*Source data*
%%

$ cat src/rtl/instr_queue.sv
// Instruction FIFO with a falling-edge issue register and an empty-queue bypass.
// Optional IQ_IMM_EN: registers a sign-extended AA:BA immediate alongside the fields.
module instr_queue #(
  parameter int OP_WIDTH  = 4,
  parameter int REG_WIDTH = 4,
  parameter int DEPTH     = 4,
  parameter int IMM_WIDTH = 16
) (
  input  logic                              clk,
  input  logic                              reset,
  input  logic                              IL,
  input  logic [OP_WIDTH+3*REG_WIDTH-1:0]   IR,
  input  logic                              flush,
  input  logic                              NEXT,
  output logic                              full,
  output logic                              overflow,
  output logic [$clog2(DEPTH+1)-1:0]        count,
  output logic                              valid,
  output logic [OP_WIDTH-1:0]               opcode,
  output logic [REG_WIDTH-1:0]              DA,
  output logic [REG_WIDTH-1:0]              AA,
  output logic [REG_WIDTH-1:0]              BA,
  output logic [IMM_WIDTH-1:0]              IMM
);
  localparam int W  = OP_WIDTH + 3*REG_WIDTH;
  localparam int PW = $clog2(DEPTH);
  localparam int CW = $clog2(DEPTH+1);

  logic [W-1:0]  mem [DEPTH];
  logic [PW-1:0] rd_ptr, wr_ptr;
  logic [W-1:0]  word;
  logic          advance, pop, bypass, push;
  logic [W-1:0]  nxt;

  assign full    = (count == CW'(DEPTH));
  assign advance = !valid || NEXT;
  assign pop     = advance && (count != '0);
  assign bypass  = advance && (count == '0) && IL;
  assign push    = IL && !full && !bypass && !flush;
  assign nxt     = pop ? mem[rd_ptr] : IR;

  assign {opcode, DA, AA, BA} = word;

  // Storage has no reset; occupancy is tracked solely by the pointers and count.
  always_ff @(negedge clk) begin
    if (push) mem[wr_ptr] <= IR;
  end

  always_ff @(negedge clk or posedge reset) begin
    if (reset) begin
      rd_ptr   <= '0;
      wr_ptr   <= '0;
      count    <= '0;
      valid    <= 1'b0;
      word     <= '0;
      overflow <= 1'b0;
    end else if (flush) begin
      rd_ptr   <= '0;
      wr_ptr   <= '0;
      count    <= '0;
      valid    <= 1'b0;
      word     <= '0;
      overflow <= 1'b0;
    end else begin
      overflow <= IL && full;
      if (pop)  rd_ptr <= rd_ptr + PW'(1);
      if (push) wr_ptr <= wr_ptr + PW'(1);
      case ({push, pop})
        2'b10:   count <= count + CW'(1);
        2'b01:   count <= count - CW'(1);
        default: count <= count;
      endcase
      if (pop || bypass) begin
        word  <= nxt;
        valid <= 1'b1;
      end else if (advance) begin
        valid <= 1'b0;
      end
    end
  end

`ifdef IQ_IMM_EN
  logic [IMM_WIDTH-1:0] imm_q;
  always_ff @(negedge clk or posedge reset) begin
    if (reset)                imm_q <= '0;
    else if (flush)           imm_q <= '0;
    else if (pop || bypass)   imm_q <= IMM_WIDTH'($signed(nxt[2*REG_WIDTH-1:0]));
  end
  assign IMM = imm_q;
`else
  assign IMM = '0;
`endif
endmodule

$ cat config.mk
export PLATFORM = sky130hd
export DESIGN_NAME = instr_queue
export DESIGN_NICKNAME = d
export VERILOG_FILES = /design/src/rtl/instr_queue.sv
export SDC_FILE = /design/constraint.sdc
export NUM_CORES = 1
export LEC_CHECK = 0
export CAP_MARGIN = 20
export CORE_AREA = 4 4 90 92
export DETAILED_ROUTE_END_ITERATION = 7
export DIE_AREA = 0 0 94 96
export PLACE_DENSITY = 0.79
export SYNTH_ARGS = -nofsm -noshare
export SYNTH_HDL_FRONTEND = slang
export SYNTH_SLANG_ARGS = --single-unit
$ cat constraint.sdc
create_clock -name clk -period 3.1 [get_ports clk]
set_clock_uncertainty 0.15 [all_clocks]
set_input_delay 0.93 -clock clk [delete_from_list [all_inputs] [get_ports clk]]
set_output_delay 0.93 -clock clk [all_outputs]
set_load 0.02 [all_outputs]
# --- After elaboration in Yosys (flattened, before gate mapping) ---
# Memories as Yosys holds them, arrays and structs flattened.
# Index checks and enable logic that the tools add are counted.
# W data, S select, Z words.
op_classes:
  addsub: 4
  n_eq_ne: 3
  muxes: 15
  n_reduce_logical: 20
op_table:
  columns: ["op", "n"]
  rows:
  - ["$mux W16", 3]
  - ["$reduce_bool A3 Y1", 3]
  - ["$mux W2", 4]
  - ["$logic_and A1 B1 Y1", 7]
  - ["$mux W1", 6]
  - ["$pmux W3 S2", 1]
  - ["$reduce_bool A2 Y1", 3]
  - ["$add A2 B1 Y2 const B", 2]
  - ["$logic_not A1 Y1", 4]
  - ["$add A3 B1 Y3 const B", 1]
  - ["$eq A3 B3 Y1 const B", 1]
  - ["$logic_not A3 Y1", 1]
  - ["$mux W3", 1]
  - ["$sub A3 B1 Y3 const B", 1]
  - ["$eq A2 B1 Y1 const B", 1]
  - ["$eq A2 B2 Y1 const B", 1]
  - ["$logic_or A1 B1 Y1", 2]
totals:
  ff_bits: 25
  ram_bits: 64
  input_bits: 21
  n_memories: 1
mem_list:
  columns: ["memory", "depth", "word_bits", "rd", "rd_ports_with_merged_regs", "wr", "line_no", "source"]
  rows:
  - ["mem", 4, 16, 1, 0, 1, "29", "logic [W-1:0] mem [DEPTH];"]

# --- Depth between registers and ports, before layout ---
depth:
  depth_word: 10
  depth_mapped: 10
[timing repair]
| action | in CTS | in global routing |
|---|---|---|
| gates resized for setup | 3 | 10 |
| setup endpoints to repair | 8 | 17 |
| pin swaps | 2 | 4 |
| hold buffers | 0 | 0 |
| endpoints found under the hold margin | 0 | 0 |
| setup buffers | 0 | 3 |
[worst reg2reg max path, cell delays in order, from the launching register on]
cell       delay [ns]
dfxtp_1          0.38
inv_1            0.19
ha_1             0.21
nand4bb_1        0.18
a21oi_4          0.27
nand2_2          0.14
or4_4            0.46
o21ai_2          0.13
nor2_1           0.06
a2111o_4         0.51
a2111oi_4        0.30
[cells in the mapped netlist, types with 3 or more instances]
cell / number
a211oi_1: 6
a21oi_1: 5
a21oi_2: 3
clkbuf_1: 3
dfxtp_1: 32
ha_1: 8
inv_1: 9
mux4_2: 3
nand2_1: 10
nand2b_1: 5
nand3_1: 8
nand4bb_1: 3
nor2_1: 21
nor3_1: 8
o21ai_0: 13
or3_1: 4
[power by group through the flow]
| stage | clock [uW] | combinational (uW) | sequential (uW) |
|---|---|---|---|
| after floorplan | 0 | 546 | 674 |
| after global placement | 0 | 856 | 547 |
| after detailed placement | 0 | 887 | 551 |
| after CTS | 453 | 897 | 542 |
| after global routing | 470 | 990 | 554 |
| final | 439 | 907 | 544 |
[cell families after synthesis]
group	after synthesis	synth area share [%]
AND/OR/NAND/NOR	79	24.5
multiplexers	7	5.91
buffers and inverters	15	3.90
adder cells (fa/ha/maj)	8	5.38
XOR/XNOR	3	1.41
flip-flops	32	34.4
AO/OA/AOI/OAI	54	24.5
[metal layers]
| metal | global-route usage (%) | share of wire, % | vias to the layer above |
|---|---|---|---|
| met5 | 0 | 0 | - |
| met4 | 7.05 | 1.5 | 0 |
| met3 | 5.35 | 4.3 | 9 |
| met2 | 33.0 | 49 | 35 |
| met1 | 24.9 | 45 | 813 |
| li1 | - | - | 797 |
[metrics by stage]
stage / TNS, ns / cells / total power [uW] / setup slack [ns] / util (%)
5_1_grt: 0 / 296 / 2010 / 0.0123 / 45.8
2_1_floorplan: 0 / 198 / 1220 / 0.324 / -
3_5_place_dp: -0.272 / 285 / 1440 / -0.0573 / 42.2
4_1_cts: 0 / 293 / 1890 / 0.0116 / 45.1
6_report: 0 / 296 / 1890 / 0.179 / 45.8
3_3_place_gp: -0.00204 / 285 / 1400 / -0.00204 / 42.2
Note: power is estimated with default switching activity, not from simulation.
## config.mk

```make
export PLATFORM = sky130hd
export DESIGN_NAME = fetch_stage
export DESIGN_NICKNAME = d
export VERILOG_FILES = /design/src/rtl/fetch_stage_pkg.sv /design/src/rtl/fetch_delay_line.sv /design/src/rtl/fetch_stage.sv
export SDC_FILE = /design/constraint.sdc
export NUM_CORES = 1
export LEC_CHECK = 0
export CAP_MARGIN = 5
export CORE_ASPECT_RATIO = 2
export CORE_UTILIZATION = 46
export CTS_CLUSTER_SIZE = 8
export DETAILED_ROUTE_END_ITERATION = 8
export PLACE_DENSITY = 0.79
export SYNTH_ARGS = -nofsm -noshare
export SYNTH_HDL_FRONTEND = slang
export SYNTH_SLANG_ARGS = --single-unit
```

## constraint.sdc

```tcl
create_clock -name clk -period 3.48 [get_ports clk]
set_input_delay 0.696 -clock clk [delete_from_list [all_inputs] [get_ports clk]]
set_output_delay 0.696 -clock clk [all_outputs]
set_load 0.02 [all_outputs]
```
===== src/rtl/rom_loader.sv =====
// Boot loader: assembles big-endian 16-bit words from a UART byte stream into the
// instruction ROM and releases CPU reset once a checksum-valid frame has loaded.
module rom_loader #(
    parameter int ADDR_WIDTH     = 12,
    parameter int ROM_DEPTH      = 4096,
    parameter int TIMEOUT_CYCLES = 100000
) (
    input  logic                  clk,
    input  logic                  reset,
    input  logic                  rx_valid,
    input  logic [7:0]            rx_data,
    output logic                  rom_we,
    output logic [ADDR_WIDTH-1:0] rom_addr,
    output logic [15:0]           rom_data,
    output logic                  cpu_reset,
    output logic                  done,
    output logic                  error
);

    localparam int TW = $clog2(TIMEOUT_CYCLES + 1);

    typedef enum logic [2:0] {
        S_CNT_HI,
        S_CNT_LO,
        S_WORD_HI,
        S_WORD_LO,
        S_CHK,
        S_DONE,
        S_ERROR
    } state_t;

    state_t                r_state;
    state_t                w_state_nxt;
    logic [7:0]            r_sum;
    logic [7:0]            r_cnt_hi;
    logic [7:0]            r_hi;
    logic [ADDR_WIDTH:0]   r_n;
    logic [ADDR_WIDTH:0]   r_idx;
    logic [ADDR_WIDTH:0]   w_idx_inc;
    logic [TW-1:0]         r_tmo;
    logic [31:0]           w_n32;
    logic                  w_timing;
    logic                  w_expire;
    logic                  w_write;
    logic                  w_ok;
    logic                  w_fail;

    assign w_n32     = {16'd0, r_cnt_hi, rx_data};
    assign w_idx_inc = r_idx + (ADDR_WIDTH+1)'(1);
    assign w_timing  = r_state inside {S_CNT_LO, S_WORD_HI, S_WORD_LO, S_CHK};
    // An arriving byte on the expiry cycle takes priority over the timeout.
    assign w_expire  = w_timing && !rx_valid && (r_tmo == TW'(TIMEOUT_CYCLES - 1));

    always_comb begin
        w_state_nxt = r_state;
        w_write     = 1'b0;
        w_ok        = 1'b0;
        w_fail      = 1'b0;
        case (r_state)
            S_CNT_HI: if (rx_valid) w_state_nxt = S_CNT_LO;
            S_CNT_LO: begin
                if (rx_valid) begin
                    if (w_n32 > 32'(ROM_DEPTH)) begin
                        w_state_nxt = S_ERROR;
                        w_fail      = 1'b1;
                    end else if (w_n32 == '0) begin
                        w_state_nxt = S_CHK;
                    end else begin
                        w_state_nxt = S_WORD_HI;
                    end
                end
            end
            S_WORD_HI: if (rx_valid) w_state_nxt = S_WORD_LO;
            S_WORD_LO: begin
                if (rx_valid) begin
                    w_write     = 1'b1;
                    w_state_nxt = (w_idx_inc == r_n) ? S_CHK : S_WORD_HI;
                end
            end
            S_CHK: begin
                if (rx_valid) begin
                    if (rx_data == r_sum) begin
                        w_state_nxt = S_DONE;
                        w_ok        = 1'b1;
                    end else begin
                        w_state_nxt = S_ERROR;
                        w_fail      = 1'b1;
                    end
                end
            end
            default: ;
        endcase
        if (w_expire) begin
            w_state_nxt = S_ERROR;
            w_fail      = 1'b1;
        end
    end

    always_ff @(posedge clk) begin
        if (reset) begin
            r_state   <= S_CNT_HI;
            r_sum     <= '0;
            r_cnt_hi  <= '0;
            r_hi      <= '0;
            r_n       <= '0;
            r_idx     <= '0;
            r_tmo     <= '0;
            rom_we    <= 1'b0;
            rom_addr  <= '0;
            rom_data  <= '0;
            cpu_reset <= 1'b1;
            done      <= 1'b0;
            error     <= 1'b0;
        end else begin
            r_state <= w_state_nxt;
            rom_we  <= w_write;

            if (rx_valid || !w_timing) r_tmo <= '0;
            else                       r_tmo <= r_tmo + TW'(1);

            if (rx_valid && (r_state inside {S_CNT_HI, S_CNT_LO, S_WORD_HI, S_WORD_LO}))
                r_sum <= r_sum + rx_data;

            if (rx_valid && r_state == S_CNT_HI)  r_cnt_hi <= rx_data;
            if (rx_valid && r_state == S_CNT_LO)  r_n      <= w_n32[ADDR_WIDTH:0];
            if (rx_valid && r_state == S_WORD_HI) r_hi     <= rx_data;

            if (w_write) begin
                rom_addr <= r_idx[ADDR_WIDTH-1:0];
                rom_data <= {r_hi, rx_data};
                if (w_state_nxt == S_WORD_HI) r_idx <= w_idx_inc;
            end

            if (w_ok) begin
                done      <= 1'b1;
                cpu_reset <= 1'b0;
            end
            if (w_fail) error <= 1'b1;
        end
    end

endmodule


===== config.mk =====
export PLATFORM = sky130hd
export DESIGN_NAME = rom_loader
export DESIGN_NICKNAME = d
export VERILOG_FILES = /design/src/rtl/rom_loader.sv
export SDC_FILE = /design/constraint.sdc
export NUM_CORES = 1
export LEC_CHECK = 0
export ABC_AREA = 0
export CAP_MARGIN = 30
export CELL_PAD_IN_SITES_DETAIL_PLACEMENT = 0
export CELL_PAD_IN_SITES_GLOBAL_PLACEMENT = 2
export CORE_MARGIN = 8
export CORE_UTILIZATION = 34
export DETAILED_ROUTE_END_ITERATION = 12
export GPL_TIMING_DRIVEN = 1
export PLACE_DENSITY_LB_ADDON = 0.1
export SLEW_MARGIN = 20
export SYNTH_ARGS = -nofsm -noshare
export SYNTH_HDL_FRONTEND = slang
export SYNTH_SLANG_ARGS = --single-unit

===== constraint.sdc =====
create_clock -name clk -period 2.7 [get_ports clk]
set_input_delay 0.54 -clock clk [delete_from_list [all_inputs] [get_ports clk]]
set_output_delay 0.54 -clock clk [all_outputs]
set_load 0.01 [all_outputs]

==> out/summary.txt, run 1 <==
Synth top area share: 0.438
clk_skew: 0.00763 ns
dpl hpwl: 8820 um
I/O pin cnt: 43
YS warnings: 0
multi-input combinational cell area: 2450 sq um
nets: 674
# DRC: 0
RSZ-0062 raised after global routing: no
CTS tree: done
Die Span Y: 133 um
drt pass-1 iters: 4
layout cells sized above 1: 0.143
fraction of the yosys area taken by sequential cells: 0.438
maximum level of the CTS H-tree: 3
Avg Inst Size Synth: 7.99 sq um
DIE WIDTH: 133 um
Top FF cell, synth: dfxtp_1
Tmin final: 2.58 ns
I/O Buffers: 42
power per cell area: 576 nW/um^2
Max Cap Viol: 0
P&R area growth vs syn: 27.2%
final core occ: 0.434
WL met2: 6230 um
placed insts: 818
clk buf depth: 2
# hold bufs at CTS: 0
CP Max Fanout: 11
GRT overflow: 0
maximum vdd drop: 0.320 mV
CP Class: reg -> reg
Routed WL per cell: 14.5 um
core area: 13700 sq um
wl on met1: 5430 um
die area: 17700 sq um
Root Buffer: clkbuf_16
vias in the first global route: 4100
number of synthesized flops with an enable pin: 0
Worst-path clk slew: 0.07 ns
Synth Instances: 584
initial antenna violation count: 0
clk sinks: 102
Slew Limit Fails: 0
Max Fclk: 388 MHz
Routed WL: 12200 um
vias per cell: 4.93
Hold Crit Class: reg -> reg
outcome: complete, no violations
Final Hold Viols: 0
Starting Density: 0.341
register area: 2040 sq um
Async SR Flop Fraction: 0
DR top layer: met4
Clock Latency Late Sink: 0.35 ns
met3 WL post-DR: 365 um
Inserted Clock Buffers: 9
std cell rows: 43
startpoint types: flop
Slew @ Worst Pin: 0.609 ns
Final Non-Filler Cells: 838
Final period util: 0.955
Max-Slew Margin vs Limit: 0.594
top cells by area, synth: dfxtp_1 44%, nand2_1 12%, a21oi_1 9.0%
DRT antenna net count: 0
ANT cells: 0
Netlist cell types: 54
placer's final routability congestion estimate: 0.798
fillers: 1416
crit path capture type: flop
Mapped Area: 4670 sq um
number of synthesized register bits: 102
required time worst endpoint: 2.94 ns
GRT Overall Usage: 0.140
via count: 4131
P_leak: 2.09 nW
area leader, netlist: dfxtp_1
first-pass GRT wire length: 20200 um
largest net degree at the start of global routing: 42
syn_nets: 605
DRT iter0 DRCs: 201
Worst EP arrival: 2.82 ns
final count of negative-setup-slack endpoints: 0
-- worst max-delay path, cell delays in order (launching register included) --
cell	delay, ns
dfxtp_1	0.32
ha_2	0.21
and3_1	0.22
and3_2	0.23
xnor2_1	0.13
or4_4	0.57
a211oi_4	0.28
buf_12	0.17
nor3_2	0.05
mux2_1	0.29
-- state kept, by name (all words and copies together), names as in the netlist --
name       flops
rom_we         1
r_hi           8
rom_addr      12
r_sum          8
cpu_reset      1
done           1
rom_data      16
error          1
r_n           13
r_tmo         17
r_idx         13
r_cnt_hi       8
r_state        3
-- layer usage --
layer | vias to the layer above | GRT usage
met3 | 12 | 0.0354
met2 | 37 | 0.258
met4 | 0 | 0.0455
li1 | 2136 | -
met1 | 1946 | 0.152
met5 | - | 0
-- synth_stat cells (2+ instances only) --
master     count
nand2_1      144
dfxtp_1      102
a21oi_1       84
nor2_1        29
clkbuf_1      23
xor2_1        18
nand3_1       16
xnor2_1       15
inv_1         13
o21ai_0       11
nor3_1        10
or3_1         10
ha_1           9
nor4_1         8
nand4_1        7
o21ai_1        7
and3_1         5
nand2b_1       5
nand3b_1       5
nor2b_1        5
buf_4          4
o31ai_1        4
a2111oi_0      3
or4_1          3
or4_2          3
a21o_1         2
a21oi_2        2
a311oi_1       2
and3_2         2
and4_1         2
buf_6          2
clkbuf_8       2
nor3b_1        2
o21a_1         2
o22ai_1        2
or2_2          2
or3_2          2
-- path summary, 6_finish.rpt --
check,startpoint,end,slack (ns),cells past startpoint
worst max register to register,r_idx[0],r_idx[9],0.12,9
worst min-delay path,r_tmo[0],r_tmo[0],0.45,1
worst min register to register,r_tmo[0],r_tmo[0],0.45,1
worst max-delay path,r_idx[0],r_idx[9],0.12,9
-- layout by cell type (no fill, tap or decap), types with 3 or more instances in the layout --
| master | n |
|---|---|
| or4_1 | 3 |
| xor2_1 | 18 |
| clkdlybuf4s50_1 | 40 |
| dfxtp_1 | 100 |
| buf_4 | 46 |
| and3_1 | 5 |
| nand3_1 | 14 |
| a21oi_2 | 3 |
| nand3b_1 | 5 |
| ha_1 | 7 |
| nor3_1 | 10 |
| nor2b_1 | 5 |
| o21ai_1 | 8 |
| o31ai_1 | 4 |
| nor4_1 | 5 |
| nand2_1 | 144 |
| clkbuf_16 | 10 |
| nand2b_1 | 5 |
| inv_1 | 13 |
| or3_1 | 10 |
| nand4_1 | 7 |
| a21oi_1 | 83 |
| xnor2_1 | 15 |
| or4_2 | 3 |
| nor4_2 | 3 |
| nor2_1 | 29 |
| o21ai_0 | 10 |
-- final cells by class --
class / count / area share
clock inverter: 5 / 0.0137
clock buffer: 11 / 0.0426
timing repair buffer: 91 / 0.140
inverter: 13 / 0.00822
sequential: 102 / 0.345
tap: 180 / 0.0380
multi-input combinational: 436 / 0.413
-- cell families (layout without fill, tap and decap cells) --
logic type      count (synthesis)  in the layout  share of synthesized area
flops                         102            102                      0.438
xor+xnor                       33             33                     0.0619
mux                             3              3                    0.00697
simple gates                  264            264                      0.263
buf+inv                        46            120                     0.0480
fa+ha+maj                      10             10                     0.0284
compound gates                126            126                      0.154
-- what timing repair did --
action                                  in CTS  in global routing
pin swaps                                    1                  5
cloned                                       0                  1
resized for setup                            1                 13
buffers inserted                             0                  3
endpoints found under the setup margin       1                  9
-- per-stage QoR --
stage | setup WS, ns | total power [mW] | hold slack, ns | TNS (ns) | area [sq um]
finish | 0.123 | 3.42 | 0.452 | 0 | 5930
CTS | 0.0174 | 3.45 | 0.456 | 0 | 5830
global placement | -0.434 | 1.99 | 0.430 | -0.759 | 5490
floorplan | 0.175 | 1.84 | 0.418 | 0 | 4670
detailed placement | -0.414 | 1.99 | 0.437 | -0.925 | 5490
global route | 0.0137 | 3.58 | 0.470 | 0 | 5930
-- power by group --
| part | total, mW | internal, mW | switching, mW |
|---|---|---|---|
| sequential | 1.58 | 1.55 | 0.0356 |
| combinational | 0.393 | 0.181 | 0.212 |
| clock | 1.44 | 0.863 | 0.577 |
Power figures use the tool's default switching activity.
==> run 2: changes to the inputs <==
Settings changed: CAP_MARGIN 30 to 20.
==> results of run 2 <==
Final layout, timing and power as in run 1 (identical DEF).
==> run 3: changes to the inputs <==
Settings changed: SLEW_MARGIN 20 to 25.
==> results of run 3 <==
Final layout, timing and power as in run 1 (identical DEF).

%%

*Task instructions*
Give back precisely the lines above that start at the line containing "[power by group through the flow]" and end at the line containing "met5 | 0 | 0 | - |", inclusive. No other lines belong in the output.

*Result for this exercise*
[power by group through the flow]
| stage | clock [uW] | combinational (uW) | sequential (uW) |
|---|---|---|---|
| after floorplan | 0 | 546 | 674 |
| after global placement | 0 | 856 | 547 |
| after detailed placement | 0 | 887 | 551 |
| after CTS | 453 | 897 | 542 |
| after global routing | 470 | 990 | 554 |
| final | 439 | 907 | 544 |
[cell families after synthesis]
group	after synthesis	synth area share [%]
AND/OR/NAND/NOR	79	24.5
multiplexers	7	5.91
buffers and inverters	15	3.90
adder cells (fa/ha/maj)	8	5.38
XOR/XNOR	3	1.41
flip-flops	32	34.4
AO/OA/AOI/OAI	54	24.5
[metal layers]
| metal | global-route usage (%) | share of wire, % | vias to the layer above |
|---|---|---|---|
| met5 | 0 | 0 | - |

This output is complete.